I'm not a lattice gauge person so I can only give you an idea of the
correct concepts. About the way to judge results, I feel the same
way about experimental talk ( being a field theorist ).
When you are on a lattice and you take the continuum limit, correlation
functions (aka matrix elements) go like exp(-chi|x|/a) where a is the lattice
spacing and chi is the "correlation" length, and a is the lattice spacing.
For the actual limit a->0 so that the correlation functions become trivial .
unless chi=0. For this to happen you must be at a critical point of the theory.
The difficulty with this is that at criticallity you must have scaling.
Or the masses and the couplings must be zero (too simple technical detail here)
To avoid this you set the coupling call it g to zero as a goes to zero.
Redefine g as g'=g/a^some number, hold g' fixed as a->0. Then g' becomes
the new coupling.

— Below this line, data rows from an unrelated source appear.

### src/fohe_pkg.sv
// Shared types, codes and lookup functions for the FASTA one-hot base encoder.
`default_nettype none

package fohe_pkg;

  // Character codes
  localparam logic [7:0] CharNewline = 8'h0A;
  localparam logic [7:0] CharHeader  = 8'h3E;  // '>'
  localparam logic [7:0] CharSpace   = 8'h20;
  localparam logic [7:0] CharTab     = 8'h09;
  localparam logic [7:0] CharLowA    = 8'h61;
  localparam logic [7:0] CharLowZ    = 8'h7A;
  localparam logic [7:0] CaseOffset  = 8'h20;
  localparam logic [7:0] CharA       = 8'h41;
  localparam logic [7:0] CharT       = 8'h54;
  localparam logic [7:0] CharC       = 8'h43;
  localparam logic [7:0] CharG       = 8'h47;

  // One-hot code anchors
  localparam logic [3:0]  SingleTop = 4'h8;
  localparam logic [15:0] PairTop   = 16'h8000;

  // Configuration port
  localparam int unsigned CfgIdxW  = 1;
  localparam int unsigned CfgDataW = 1;
  localparam logic [CfgIdxW-1:0] CfgPairMode   = 1'b0;
  localparam logic [CfgIdxW-1:0] CfgComplement = 1'b1;

  // Result kinds
  typedef enum logic [1:0] {
    KIND_BASE   = 2'd0,
    KIND_RECORD = 2'd1,
    KIND_NAME   = 2'd2
  } kind_e;

  typedef struct packed {
    kind_e       kind;
    logic [15:0] code;
    logic [7:0]  name_char;
  } res_t;

  // Upper-case only 'a'..'z'
  function automatic logic [7:0] upper_byte(input logic [7:0] c);
    if (c >= CharLowA && c <= CharLowZ) begin
      return c - CaseOffset;
    end
    return c;
  endfunction

  // Bit 2 flags an unknown symbol; bits 1:0 give the position in the base order
  function automatic logic [2:0] base_index(input logic [7:0] c, input logic inverse);
    logic [2:0] idx;
    case (c)
      CharA:   idx = inverse ? 3'd1 : 3'd0;
      CharT:   idx = inverse ? 3'd0 : 3'd1;
      CharC:   idx = inverse ? 3'd3 : 3'd2;
      CharG:   idx = inverse ? 3'd2 : 3'd3;
      default: idx = 3'd4;
    endcase
    return idx;
  endfunction

  function automatic logic [15:0] single_code(input logic [7:0] c, input logic inverse);
    logic [2:0] i;
    i = base_index(c, inverse);
    if (i[2]) begin
      return 16'h0000;
    end
    return {12'h000, SingleTop >> i[1:0]};
  endfunction

  function automatic logic [15:0] pair_code(input logic [7:0] first, input logic [7:0] second,
                                            input logic inverse);
    logic [2:0] i;
    logic [2:0] j;
    i = base_index(first, inverse);
    j = base_index(second, inverse);
    if (i[2] || j[2]) begin
      return 16'h0000;
    end
    return PairTop >> {i[1:0], j[1:0]};
  endfunction

endpackage

`default_nettype wire

### src/fohe_if.sv
// Valid/ready channel interfaces for text input beats and result beats.
`default_nettype none

interface fohe_char_if;
  logic       valid;
  logic       ready;
  logic [7:0] char_in;

  modport source (output valid, output char_in, input ready);
  modport sink   (input valid, input char_in, output ready);
endinterface

interface fohe_res_if;
  logic        valid;
  logic        ready;
  logic [1:0]  kind;
  logic [15:0] code;
  logic [7:0]  name_char;

  modport source (output valid, output kind, output code, output name_char, input ready);
  modport sink   (input valid, input kind, input code, input name_char, output ready);
endinterface

`default_nettype wire

### src/fohe_parser.sv
// FASTA line parser: record state, configuration registers and base encoding.
`default_nettype none

module fohe_parser (
  input  wire logic                         clk_i,
  input  wire logic                         rst_ni,
  input  wire logic                         cfg_we_i,
  input  wire logic [fohe_pkg::CfgIdxW-1:0]  cfg_idx_i,
  input  wire logic [fohe_pkg::CfgDataW-1:0] cfg_wdata_i,
  input  wire logic                         accept_i,
  input  wire logic [7:0]                   char_i,
  output logic                              push_o,
  output fohe_pkg::res_t                    res_o
);
  import fohe_pkg::*;

  logic       pair_mode_q, complement_q;
  logic       line_start_q, line_start_d;
  logic       in_header_q, in_header_d;
  logic       name_ended_q, name_ended_d;
  logic       record_open_q, record_open_d;
  logic       have_prev_q, have_prev_d;
  logic [7:0] prev_char_q, prev_char_d;
  logic [7:0] up_char;
  logic       emit;

  assign up_char = upper_byte(char_i);

  // Classify the beat and build its result
  always_comb begin
    line_start_d  = line_start_q;
    in_header_d   = in_header_q;
    name_ended_d  = name_ended_q;
    record_open_d = record_open_q;
    have_prev_d   = have_prev_q;
    prev_char_d   = prev_char_q;
    emit          = 1'b0;
    res_o         = '{kind: KIND_BASE, code: 16'h0000, name_char: 8'h00};

    if (char_i == CharNewline) begin
      line_start_d = 1'b1;
      in_header_d  = 1'b0;
    end else if (line_start_q && char_i == CharHeader) begin
      line_start_d  = 1'b0;
      in_header_d   = 1'b1;
      name_ended_d  = 1'b0;
      record_open_d = 1'b1;
      have_prev_d   = 1'b0;
      prev_char_d   = 8'h00;
      emit          = 1'b1;
      res_o.kind    = KIND_RECORD;
    end else begin
      line_start_d = 1'b0;
      if (in_header_q) begin
        if (!name_ended_q) begin
          if (char_i == CharSpace || char_i == CharTab) begin
            name_ended_d = 1'b1;
          end else begin
            emit            = 1'b1;
            res_o.kind      = KIND_NAME;
            res_o.name_char = char_i;
          end
        end
      end else if (record_open_q) begin
        prev_char_d = up_char;
        have_prev_d = 1'b1;
        if (!pair_mode_q) begin
          emit       = 1'b1;
          res_o.code = single_code(up_char, complement_q);
        end else if (have_prev_q) begin
          emit       = 1'b1;
          res_o.code = pair_code(prev_char_q, up_char, complement_q);
        end
      end
    end
  end

  assign push_o = accept_i && emit;

  // Advance parser state on each accepted beat; take configuration writes
  always_ff @(posedge clk_i or negedge rst_ni) begin
    if (!rst_ni) begin
      pair_mode_q   <= 1'b1;
      complement_q  <= 1'b0;
      line_start_q  <= 1'b1;
      in_header_q   <= 1'b0;
      name_ended_q  <= 1'b0;
      record_open_q <= 1'b0;
      have_prev_q   <= 1'b0;
      prev_char_q   <= 8'h00;
    end else begin
      if (cfg_we_i && cfg_idx_i == CfgPairMode) begin
        pair_mode_q <= cfg_wdata_i[0];
      end
      if (cfg_we_i && cfg_idx_i == CfgComplement) begin
        complement_q <= cfg_wdata_i[0];
      end
      if (accept_i) begin
        line_start_q  <= line_start_d;
        in_header_q   <= in_header_d;
        name_ended_q  <= name_ended_d;
        record_open_q <= record_open_d;
        have_prev_q   <= have_prev_d;
        prev_char_q   <= prev_char_d;
      end
    end
  end

endmodule

`default_nettype wire

### src/fohe_out_buf.sv
// Two-entry result buffer that decouples the output handshake from the parser.
`default_nettype none

module fohe_out_buf (
  input  wire logic           clk_i,
  input  wire logic           rst_ni,
  input  wire logic           push_i,
  input  wire fohe_pkg::res_t res_i,
  output logic                space_o,
  output logic                valid_o,
  input  wire logic           ready_i,
  output fohe_pkg::res_t      res_o
);
  import fohe_pkg::*;

  res_t       slot_q [2];
  logic       wr_ptr_q, rd_ptr_q;
  logic [1:0] count_q;
  logic       pop;

  assign valid_o = count_q != 2'd0;
  assign space_o = count_q != 2'd2;
  assign pop     = valid_o && ready_i;
  assign res_o   = slot_q[rd_ptr_q];

  // Store pushed results
  always_ff @(posedge clk_i) begin
    if (push_i) begin
      slot_q[wr_ptr_q] <= res_i;
    end
  end

  // Track pointers and fill level
  always_ff @(posedge clk_i or negedge rst_ni) begin
    if (!rst_ni) begin
      wr_ptr_q <= 1'b0;
      rd_ptr_q <= 1'b0;
      count_q  <= 2'd0;
    end else begin
      if (push_i) begin
        wr_ptr_q <= ~wr_ptr_q;
      end
      if (pop) begin
        rd_ptr_q <= ~rd_ptr_q;
      end
      if (push_i && !pop) begin
        count_q <= count_q + 2'd1;
      end else if (pop && !push_i) begin
        count_q <= count_q - 2'd1;
      end
    end
  end

endmodule

`default_nettype wire

### src/fasta_onehot_base_encoder_core.sv
// Top level of the FASTA one-hot base encoder.
// Each result beat is registered in the two-entry result buffer before it is driven out.
// Throughput: one text beat per cycle; the two-entry result buffer keeps input
// open while one result waits, and input stalls only when both entries are full.
// Reset: asynchronous, active low; clears parser state and buffer, sets pair mode.
`default_nettype none

module fasta_onehot_base_encoder_core (
  input  wire logic                         clk_i,
  input  wire logic                         rst_ni,
  input  wire logic                         cfg_we_i,
  input  wire logic [fohe_pkg::CfgIdxW-1:0]  cfg_idx_i,
  input  wire logic [fohe_pkg::CfgDataW-1:0] cfg_wdata_i,
  fohe_char_if.sink                         chr_i,
  fohe_res_if.source                        res_o
);
  import fohe_pkg::*;

  logic accept;
  logic push;
  logic space;
  res_t parsed;
  res_t head;

  assign chr_i.ready = space;
  assign accept      = chr_i.valid && space;

  fohe_parser u_parser (
    .clk_i       (clk_i),
    .rst_ni      (rst_ni),
    .cfg_we_i    (cfg_we_i),
    .cfg_idx_i   (cfg_idx_i),
    .cfg_wdata_i (cfg_wdata_i),
    .accept_i    (accept),
    .char_i      (chr_i.char_in),
    .push_o      (push),
    .res_o       (parsed)
  );

  fohe_out_buf u_out_buf (
    .clk_i   (clk_i),
    .rst_ni  (rst_ni),
    .push_i  (push),
    .res_i   (parsed),
    .space_o (space),
    .valid_o (res_o.valid),
    .ready_i (res_o.ready),
    .res_o   (head)
  );

  // Drive result beat payload
  assign res_o.kind      = head.kind;
  assign res_o.code      = head.code;
  assign res_o.name_char = head.name_char;

  // Base results carry at most one hot bit
  a_code_onehot: assert property (@(posedge clk_i) disable iff (!rst_ni)
    res_o.valid && res_o.kind == KIND_BASE |-> $onehot0(res_o.code))
    else $error("base code has more than one bit set");

  // Record and name results carry no code
  a_code_zero: assert property (@(posedge clk_i) disable iff (!rst_ni)
    res_o.valid && res_o.kind != KIND_BASE |-> res_o.code == 16'h0000)
    else $error("non-base result carries a code");

  // Input stalls only while results are waiting
  a_stall_cause: assert property (@(posedge clk_i) disable iff (!rst_ni)
    !chr_i.ready |-> res_o.valid)
    else $error("input stalled with empty result buffer");

  // An accepted record-start byte leaves a result valid on the output next cycle
  a_record_next: assert property (@(posedge clk_i) disable iff (!rst_ni)
    push && parsed.kind == KIND_RECORD |=> res_o.valid)
    else $error("record start result lost");

endmodule

`default_nettype wire
### src/flat_wrapper.sv
// flat-port wrapper written by rule: the top's interface ports become plain ports
module fasta_onehot_base_encoder_core_flat import fohe_pkg::*;
  (clk_i, rst_ni, cfg_we_i, cfg_idx_i, cfg_wdata_i, chr_i_valid, chr_i_char_in, chr_i_ready, res_o_valid, res_o_kind, res_o_code, res_o_name_char, res_o_ready);
  fohe_char_if chr_i_i ();
  fohe_res_if res_o_i ();
  input  wire logic clk_i;
  input  wire logic rst_ni;
  input  wire logic cfg_we_i;
  input  wire logic [fohe_pkg::CfgIdxW-1:0] cfg_idx_i;
  input  wire logic [fohe_pkg::CfgDataW-1:0] cfg_wdata_i;
  input wire logic [$bits(chr_i_i.valid)-1:0] chr_i_valid;
  input wire logic [$bits(chr_i_i.char_in)-1:0] chr_i_char_in;
  output wire logic [$bits(chr_i_i.ready)-1:0] chr_i_ready;
  output wire logic [$bits(res_o_i.valid)-1:0] res_o_valid;
  output wire logic [$bits(res_o_i.kind)-1:0] res_o_kind;
  output wire logic [$bits(res_o_i.code)-1:0] res_o_code;
  output wire logic [$bits(res_o_i.name_char)-1:0] res_o_name_char;
  input wire logic [$bits(res_o_i.ready)-1:0] res_o_ready;
  assign chr_i_i.valid = chr_i_valid;
  assign chr_i_i.char_in = chr_i_char_in;
  assign chr_i_ready = chr_i_i.ready;
  assign res_o_valid = res_o_i.valid;
  assign res_o_kind = res_o_i.kind;
  assign res_o_code = res_o_i.code;
  assign res_o_name_char = res_o_i.name_char;
  assign res_o_i.ready = res_o_ready;
  fasta_onehot_base_encoder_core u_core (.clk_i(clk_i), .rst_ni(rst_ni), .cfg_we_i(cfg_we_i), .cfg_idx_i(cfg_idx_i), .cfg_wdata_i(cfg_wdata_i), .chr_i(chr_i_i), .res_o(res_o_i));
endmodule
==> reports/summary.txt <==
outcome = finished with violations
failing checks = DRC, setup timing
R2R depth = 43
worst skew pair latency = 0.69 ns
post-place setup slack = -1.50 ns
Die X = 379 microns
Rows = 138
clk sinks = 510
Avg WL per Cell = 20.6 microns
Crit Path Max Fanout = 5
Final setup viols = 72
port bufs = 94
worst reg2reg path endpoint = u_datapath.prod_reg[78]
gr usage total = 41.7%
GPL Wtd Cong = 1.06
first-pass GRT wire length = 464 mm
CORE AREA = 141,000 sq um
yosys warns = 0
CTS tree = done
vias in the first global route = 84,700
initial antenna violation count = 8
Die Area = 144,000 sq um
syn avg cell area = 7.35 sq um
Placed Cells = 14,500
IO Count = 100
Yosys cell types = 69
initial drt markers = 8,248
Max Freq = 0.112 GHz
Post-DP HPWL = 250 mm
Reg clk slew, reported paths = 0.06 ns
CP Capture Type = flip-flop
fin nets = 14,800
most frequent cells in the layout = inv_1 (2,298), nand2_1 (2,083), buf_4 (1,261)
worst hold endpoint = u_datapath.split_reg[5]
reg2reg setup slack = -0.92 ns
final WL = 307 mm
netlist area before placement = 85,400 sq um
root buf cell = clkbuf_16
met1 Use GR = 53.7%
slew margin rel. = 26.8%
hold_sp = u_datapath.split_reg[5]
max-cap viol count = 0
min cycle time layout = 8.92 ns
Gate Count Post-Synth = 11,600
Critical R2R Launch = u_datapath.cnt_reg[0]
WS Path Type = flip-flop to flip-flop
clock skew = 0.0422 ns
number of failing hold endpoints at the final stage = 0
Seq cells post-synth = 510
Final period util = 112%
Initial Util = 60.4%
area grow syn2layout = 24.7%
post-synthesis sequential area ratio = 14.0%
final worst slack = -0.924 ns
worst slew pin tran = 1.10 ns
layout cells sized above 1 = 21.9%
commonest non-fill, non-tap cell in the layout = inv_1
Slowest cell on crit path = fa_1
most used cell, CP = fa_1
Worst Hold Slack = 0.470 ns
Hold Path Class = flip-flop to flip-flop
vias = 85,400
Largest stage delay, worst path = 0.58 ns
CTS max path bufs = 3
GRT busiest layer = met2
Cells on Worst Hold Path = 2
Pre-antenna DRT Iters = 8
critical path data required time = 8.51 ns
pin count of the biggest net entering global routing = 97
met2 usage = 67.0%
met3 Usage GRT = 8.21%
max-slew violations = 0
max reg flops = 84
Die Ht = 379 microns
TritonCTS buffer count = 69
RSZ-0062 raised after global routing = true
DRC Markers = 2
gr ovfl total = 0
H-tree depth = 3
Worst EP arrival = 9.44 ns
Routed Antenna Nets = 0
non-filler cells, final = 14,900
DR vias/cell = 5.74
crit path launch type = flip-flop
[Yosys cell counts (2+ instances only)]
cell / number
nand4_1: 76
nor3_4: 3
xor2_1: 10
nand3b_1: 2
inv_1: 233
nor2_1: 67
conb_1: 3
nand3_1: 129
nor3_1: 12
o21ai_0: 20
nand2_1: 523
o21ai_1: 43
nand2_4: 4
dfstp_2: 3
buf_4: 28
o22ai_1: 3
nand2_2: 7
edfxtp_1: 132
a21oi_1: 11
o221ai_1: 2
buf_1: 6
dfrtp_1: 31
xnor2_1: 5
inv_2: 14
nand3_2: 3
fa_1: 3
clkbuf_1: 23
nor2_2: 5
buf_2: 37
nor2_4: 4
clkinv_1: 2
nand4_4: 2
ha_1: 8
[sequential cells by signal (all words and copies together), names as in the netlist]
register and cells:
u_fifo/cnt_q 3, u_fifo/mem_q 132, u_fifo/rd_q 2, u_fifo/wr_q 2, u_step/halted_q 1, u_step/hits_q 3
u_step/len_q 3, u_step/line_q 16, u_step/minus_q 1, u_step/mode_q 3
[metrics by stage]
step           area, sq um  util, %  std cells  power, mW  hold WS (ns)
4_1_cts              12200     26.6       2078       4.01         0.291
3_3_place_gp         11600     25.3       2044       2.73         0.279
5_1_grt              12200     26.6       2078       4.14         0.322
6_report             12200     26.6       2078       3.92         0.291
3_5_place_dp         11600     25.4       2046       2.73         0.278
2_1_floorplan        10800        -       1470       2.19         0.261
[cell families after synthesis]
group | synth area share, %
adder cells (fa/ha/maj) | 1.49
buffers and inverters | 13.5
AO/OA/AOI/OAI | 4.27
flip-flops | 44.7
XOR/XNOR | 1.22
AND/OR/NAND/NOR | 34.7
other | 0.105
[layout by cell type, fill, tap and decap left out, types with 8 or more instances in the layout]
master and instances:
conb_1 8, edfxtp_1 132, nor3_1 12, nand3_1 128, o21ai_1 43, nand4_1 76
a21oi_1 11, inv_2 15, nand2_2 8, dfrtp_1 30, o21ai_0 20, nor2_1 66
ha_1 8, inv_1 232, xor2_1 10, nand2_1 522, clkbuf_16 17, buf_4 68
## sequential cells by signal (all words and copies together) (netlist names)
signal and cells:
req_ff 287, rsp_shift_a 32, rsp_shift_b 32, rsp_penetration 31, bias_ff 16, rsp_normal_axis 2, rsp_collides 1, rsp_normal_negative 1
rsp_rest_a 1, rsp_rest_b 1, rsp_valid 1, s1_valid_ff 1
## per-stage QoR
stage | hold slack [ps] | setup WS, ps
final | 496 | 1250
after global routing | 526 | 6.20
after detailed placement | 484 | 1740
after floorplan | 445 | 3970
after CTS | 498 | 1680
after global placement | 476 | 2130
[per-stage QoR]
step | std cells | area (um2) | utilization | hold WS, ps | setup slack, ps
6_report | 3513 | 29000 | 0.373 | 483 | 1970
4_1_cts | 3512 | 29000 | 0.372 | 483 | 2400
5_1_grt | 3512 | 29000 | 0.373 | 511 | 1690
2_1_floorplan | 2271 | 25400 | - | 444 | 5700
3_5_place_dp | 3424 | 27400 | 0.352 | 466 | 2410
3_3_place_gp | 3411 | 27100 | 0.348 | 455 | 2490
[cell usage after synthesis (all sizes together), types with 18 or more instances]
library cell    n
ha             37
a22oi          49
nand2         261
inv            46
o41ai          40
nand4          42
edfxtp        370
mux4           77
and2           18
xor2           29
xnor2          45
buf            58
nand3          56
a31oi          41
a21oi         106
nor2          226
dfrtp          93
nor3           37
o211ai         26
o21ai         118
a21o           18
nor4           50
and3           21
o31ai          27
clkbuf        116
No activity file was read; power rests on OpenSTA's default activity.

In essence as you approach the continuum limit you
perturb by an amount that goes to 0. This has an fancy name, renormalisation.
In essence you are choosing a path to approach where the values make sense
and the theory makes sense. This is similar to finding the greens function
of the wave eqn in E&M by contour integration. You have to resort to
causality to determine which particular cut to choose (at times you have to
make choices such as whether to keep gauge invariance or chiral symmetry).
The term that leads to better convergence just seems to be a different way
to approach the continuum limit.A decent review is Tom DeGrand in
"From Actions to Answers", 1989 TASI lectures, World Scientific.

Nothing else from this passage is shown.